During a discussion of a preacher’s work in an Asian country, the response came repeatedly: “I must rebuke them.” The brother’s idea of the mission of an evangelist was to reprove and correct, to always search for wrong and chastise the guilty.

While it is true that preachers and other Christian leaders are commanded to “rebuke” (2 Timothy 4:2) and to “stop the mouths” of deceivers (Titus 1:11), that is only a part of their duties. They are also charged to “exhort and convict” through sound doctrine (Titus 1:9), and to “convince” and “exhort” (2 Timothy 4:2).

Paul’s correspondence with his young co-workers (Timothy and Titus) begins with a firm warning against legalistic former Jewish teachers (1 Timothy 1:3-11). They are described as “Desiring to be teachers of the law, understanding neither what they say nor the things which they affirm” (1 Timothy 1:7). He goes on to describe the purpose of God’s law, which was to inhibit and control evil activity, not the conduct of the righteous.

We often struggle to define the ideology called “Legalism.” Some define it as “emphasis upon law” but that is vague and subject to miss-application. Many apply the term to anyone who insists on obedience to a set of rules, regardless of the nature of those rules. That is simply too broad. By that definition, Jesus was a legalist (Matthew 7:21; 28:19).

Paul’s description of the false teachers in 1 Timothy 1 is a good start towards a proper definition. The key to a proper understanding of and relationship with God’s law is to recognize its purpose. God intended it as a barrier to wrong conduct (Romans 7:7). It identifies and warns against evil behavior. Without law we cannot know what God deems sin, nor can we avoid it.

The legalist, however, uses the law to restrict and inhibit even righteous behavior. A good example of this is the Pharisees’ condemnation of Jesus’ disciples for plucking grain on the Sabbath day (Mark 2:23-28). The Lord responded, “The Sabbath was made for man, and not man for the Sabbath” (Mark 2:27). In other words, God’s purpose in giving the law was to serve mankind. The legalistic Jews reversed that, maintaining that the purpose for which God made man was to keep the law.

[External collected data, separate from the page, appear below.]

Background: an optimization exercise with open tools, aiming at small area. Do not read the settings as production practice.
Only simulation tests tie the RTL to the original design; equivalence was not proved.

## orange
==> flow/design.v (excerpt) <==
module nlp_softmax_core (
    input  wire        clk,
    input  wire        reset,
    input  wire        ma_in_valid,
    input  wire [9:0]  ma_in_addr,
    input  wire [63:0] ma_in_word,
    output wire        max_valid,
    output wire [9:0]  max_addr,
    output wire [15:0] max_data,
    output wire        vec_valid,
    output wire [9:0]  vec_addr,
    output wire [15:0] vec_out,
    output wire [31:0] acc_out,
    output wire [15:0] gmax_out,
    input  wire        rp_stall,
    output wire [3:0]  ks_out,
    output wire [15:0] thr_out,
    input  wire        div_in_valid,
    input  wire [15:0] div_lmax_in,
    input  wire [15:0] div_ky_in,
    output wire        div_out_valid,
    output wire [63:0] div_out_word
);
    reg  [15:0] gmax;
    wire        max_ge_gmax;
    wire        keep = !max_valid ||
                       ((gmax[15] ^ max_data[15]) ? max_data[15] : (gmax[15] ^ !max_ge_gmax));
    always @(posedge clk) begin
        if (reset)
            gmax <= 16'hFBFF;
        else
            gmax <= keep ? gmax : max_data;
    end
    assign gmax_out = gmax;
    nlp_pipe_ma u_ma (
        .clk(clk), .reset(reset),
        .in_valid(ma_in_valid), .in_addr(ma_in_addr), .in_word(ma_in_word),
        .gmax_in(gmax),
        .max_valid(max_valid), .max_addr(max_addr), .max_data(max_data),
        .vec_valid(vec_valid), .vec_addr(vec_addr), .vec_out(vec_out),
        .acc_out(acc_out), .max_ge_gmax(max_ge_gmax)
    );
    wire thr_f, thr_nz;
    nlp_pipe_rp u_rp (
        .clk(clk), .reset(reset), .stall(rp_stall),
        .x_in(acc_out),
        .ks_out(ks_out), .thr_f(thr_f), .thr_nz(thr_nz), .thr_out(thr_out)
    );
    nlp_pipe_div u_div (
        .clk(clk), .reset(reset),
  ...
==> module nlp_lod, before the edit <==
module nlp_lod (
    input  wire [31:0] x,
    output reg  [3:0]  pos,
    output wire        flag
);
    integer i;
    always @* begin
        pos = 4'd0;
        for (i = 0; i < 16; i = i + 1)
            if (x[16 + i])
                pos = i[3:0];
    end
    assign flag = x[5'd15 + {1'b0, pos}];
endmodule
clock: 25.0 ns
lec_check: 0
abc_area: 1
cap_margin: 20
core_margin: 2
core_utilization: 55
cts_buf_list: sky130_fd_sc_hd__clkbuf_8
cts_cluster_diameter: 60
cts_cluster_size: 20
place_density: 0.68
slew_margin: 20
standard.sh (not shown) runs the stock make flow with config.mk's settings and CLKGATE_MAP_FILE= SYNTH_SCRIPT=/design/flow/synth_recipe.tcl, a recipe that flattens the netlist after the stock synthesis.
==> flow/flow/run.sh <==
#!/bin/bash
# Layout flow: the standard layout (standard.sh) with its synthesis's
# technology mapping changed (see synth_small.tcl) and the port buffers made
# of the smallest buffer cell. The standard synthesis is
# run as well, into orfs_ref/, and the registers of both netlists (names and
# cell types) are compared; if they differ the standard flow is used instead.
# Every tool's output goes to a log file in the work folder.
set -uo pipefail
W=$(pwd)
export SMALL_ABC_SCRIPT=$W/flow/abc_small.script

MAKELINE=$(grep '^make ' standard.sh)
REFLINE=${MAKELINE//WORK_HOME=$W\/orfs/WORK_HOME=$W\/orfs_ref}
MYLINE=${MAKELINE//SYNTH_SCRIPT=$W\/synth_recipe.tcl/SYNTH_SCRIPT=$W\/flow\/synth_small.tcl ADDER_MAP_FILE=$W\/flow\/adders_plain.v}
MYLINE=${MYLINE//\"\$\{@:-finish\}\"/}
# port buffers of the smallest buffer cell rather than the delay buffer
MYLINE="$MYLINE BUFFER_PORTS_ARGS='-buffer_cell sky130_fd_sc_hd__buf_1'"
# adders as yosys's plain carry chains, not mapped to Kogge-Stone carry
# lookahead before ABC (a non-empty SYNTH_OPERATIONS_ARGS replaces that map;
# -nofsm is already given to every synth call)
MYLINE="$MYLINE SYNTH_OPERATIONS_ARGS=-nofsm"
REFLINE=${REFLINE//\"\$\{@:-finish\}\"/}

regs() {
  # instance name and cell type (drive strength dropped) of every flip-flop
  awk '/^ *sky130_fd_sc_hd__(df|sdf|edf|dlx|dlr)/ {c=$1; sub(/_[0-9]+$/, "", c); print c, $2}' "$1" | sort
}

eval "$REFLINE synth" > $W/ref_synth.log 2>&1 &
REFPID=$!
eval "$MYLINE synth" > $W/small_synth.log 2>&1
MYRC=$?
wait $REFPID
REFRC=$?

R=orfs/results/${FLOW_PLATFORM}/nlp_softmax_core/base/1_2_yosys.v
RR=orfs_ref/results/${FLOW_PLATFORM}/nlp_softmax_core/base/1_2_yosys.v
OK=0
if [[ $MYRC -eq 0 && $REFRC -eq 0 && -f $R && -f $RR ]]; then
  regs $R > $W/regs_small.txt
  regs $RR > $W/regs_ref.txt
  if [[ -s $W/regs_ref.txt ]] && cmp -s $W/regs_small.txt $W/regs_ref.txt; then
    OK=1
  fi
fi
echo "small synthesis rc=$MYRC reference rc=$REFRC registers match=$OK" > $W/flow_choice.log

if [[ $OK -eq 1 ]]; then
  eval "$MYLINE finish" > $W/layout.log 2>&1
else
  rm -rf $W/orfs
  bash standard.sh synth > $W/std_synth.log 2>&1
  bash standard.sh finish > $W/layout.log 2>&1
fi
RES=orfs/results/${FLOW_PLATFORM}/nlp_softmax_core/base
if [[ -f $RES/6_final.odb ]]; then
  : # left out here: write the final layout as DEF
fi
Other scripts of this flow, unchanged in this note and not shown: flow/flow/abc_small.script, flow/flow/adders_plain.v, flow/flow/synth_small.tcl
The following lists how purple was set up differently from orange:
--- a/flow/design.v
+++ b/flow/design.v
@@ -157,14 +157,16 @@
     input  wire [31:0] x,
     output reg  [3:0]  pos,
-    output wire        flag
+    output reg         flag
 );
     integer i;
     always @* begin
-        pos = 4'd0;
+        pos  = 4'd0;
+        flag = x[15];
         for (i = 0; i < 16; i = i + 1)
-            if (x[16 + i])
-                pos = i[3:0];
+            if (x[16 + i]) begin
+                pos  = i[3:0];
+                flag = x[15 + i];
+            end
     end
-    assign flag = x[5'd15 + {1'b0, pos}];
 endmodule
 module nlp_rdiv (
--- outcome ---
Met3 track demand over resource: purple higher than orange
| fraction of area in registers | orange vs purple | ≈ equal |
The run showing the smaller worst hold slack is orange.
purple gives more worst setup margin than orange did.
Final cell count of orange is on par with purple.
purple ended up with a higher synthesized-area fraction occupied by ao, oa, aoi and oai cells than orange did.
First-iteration detailed-routing DRC count: lower on orange

what the ideal ports hide:
No port has a modelled driver above. Below, the same layouts with a new extraction and two added sets of constraints.
Step 1 (the two cells are an assumption about what drives the block):
set clk [get_ports {clk}]
set_driving_cell -lib_cell sky130_fd_sc_hd__clkbuf_16 $clk
set_driving_cell -lib_cell sky130_fd_sc_hd__buf_2 [delete_from_list [all_inputs] $clk]
Step 2 times the ports against the registers' clock, not the clock port: input delays grow and output delays shrink by t, the midpoint of the rising clock arrivals with the driver on.
Three values: no drivers, after step 1, after step 2; two values: the first two.
| run | t (ns) | slack for setup (ns) | worst register clock-pin slew, ns |
|---|---|---|---|
| orange | 0.712 | 5.825 / 5.857 / 5.145 | 0.11 / 0.11 |
| purple | 0.718 | 7.040 / 7.068 / 6.350 | 0.12 / 0.12 |
After both steps every run listed still meets setup and hold. The setup slack of purple, which loses most, moves by +0.028 ns with the drivers and by -0.690 ns with both steps.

It is true that righteous men will obey God’s will. It is also true that God’s will is not intended to restrict nor to inhibit or discourage righteous conduct. Note the following: “But the fruit of the Spirit is love, joy, peace, longsuffering, kindness, goodness, faithfulness, gentleness, self-control. Against such there is no law” (Galatians 5:22-23).

Those who have been transformed by the renewing of their minds (Romans 12:2) have no sense of bondage to a set of rules. That which they desire to do is right and good because it is based on God’s own nature and will. Continually demanding “Thou shalt,” and “thou shalt not” is neither necessary or productive. They are not the people for whom those commandments were designed. They already obey, because it is their nature.

To continually demand obedience to strict regulations is to imply that even God’s faithful followers are depraved and incapable of doing right naturally. Even worse, such regulations are almost always designed to produce conformity to the enforcer’s standards rather than God’s.

The legalist wants others to be like himself. God seeks to mold us by his Spirit into his own image (2 Corinthians 3:18).